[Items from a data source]
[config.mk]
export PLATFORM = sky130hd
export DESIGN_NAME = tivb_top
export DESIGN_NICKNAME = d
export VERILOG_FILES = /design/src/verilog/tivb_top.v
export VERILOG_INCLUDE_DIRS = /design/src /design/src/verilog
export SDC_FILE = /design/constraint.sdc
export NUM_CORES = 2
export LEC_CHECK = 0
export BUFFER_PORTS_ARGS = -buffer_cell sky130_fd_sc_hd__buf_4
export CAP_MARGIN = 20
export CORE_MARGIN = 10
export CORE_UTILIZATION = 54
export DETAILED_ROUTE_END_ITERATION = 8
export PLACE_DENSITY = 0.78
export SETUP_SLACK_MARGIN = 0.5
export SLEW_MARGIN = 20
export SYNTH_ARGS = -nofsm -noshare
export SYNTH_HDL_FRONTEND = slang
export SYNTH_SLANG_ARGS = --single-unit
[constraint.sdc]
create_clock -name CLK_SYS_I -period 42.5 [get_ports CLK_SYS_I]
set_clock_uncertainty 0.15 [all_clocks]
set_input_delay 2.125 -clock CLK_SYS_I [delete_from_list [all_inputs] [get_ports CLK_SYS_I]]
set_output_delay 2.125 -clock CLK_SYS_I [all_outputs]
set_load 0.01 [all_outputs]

WHAT TO WORK ON: Begin with the line containing "export CORE_UTILIZATION = 54" and repeat each line exactly until the records above end.

WRITTEN SOLUTION:
export CORE_UTILIZATION = 54
export DETAILED_ROUTE_END_ITERATION = 8
export PLACE_DENSITY = 0.78
export SETUP_SLACK_MARGIN = 0.5
export SLEW_MARGIN = 20
export SYNTH_ARGS = -nofsm -noshare
export SYNTH_HDL_FRONTEND = slang
export SYNTH_SLANG_ARGS = --single-unit
[constraint.sdc]
create_clock -name CLK_SYS_I -period 42.5 [get_ports CLK_SYS_I]
set_clock_uncertainty 0.15 [all_clocks]
set_input_delay 2.125 -clock CLK_SYS_I [delete_from_list [all_inputs] [get_ports CLK_SYS_I]]
set_output_delay 2.125 -clock CLK_SYS_I [all_outputs]
set_load 0.01 [all_outputs]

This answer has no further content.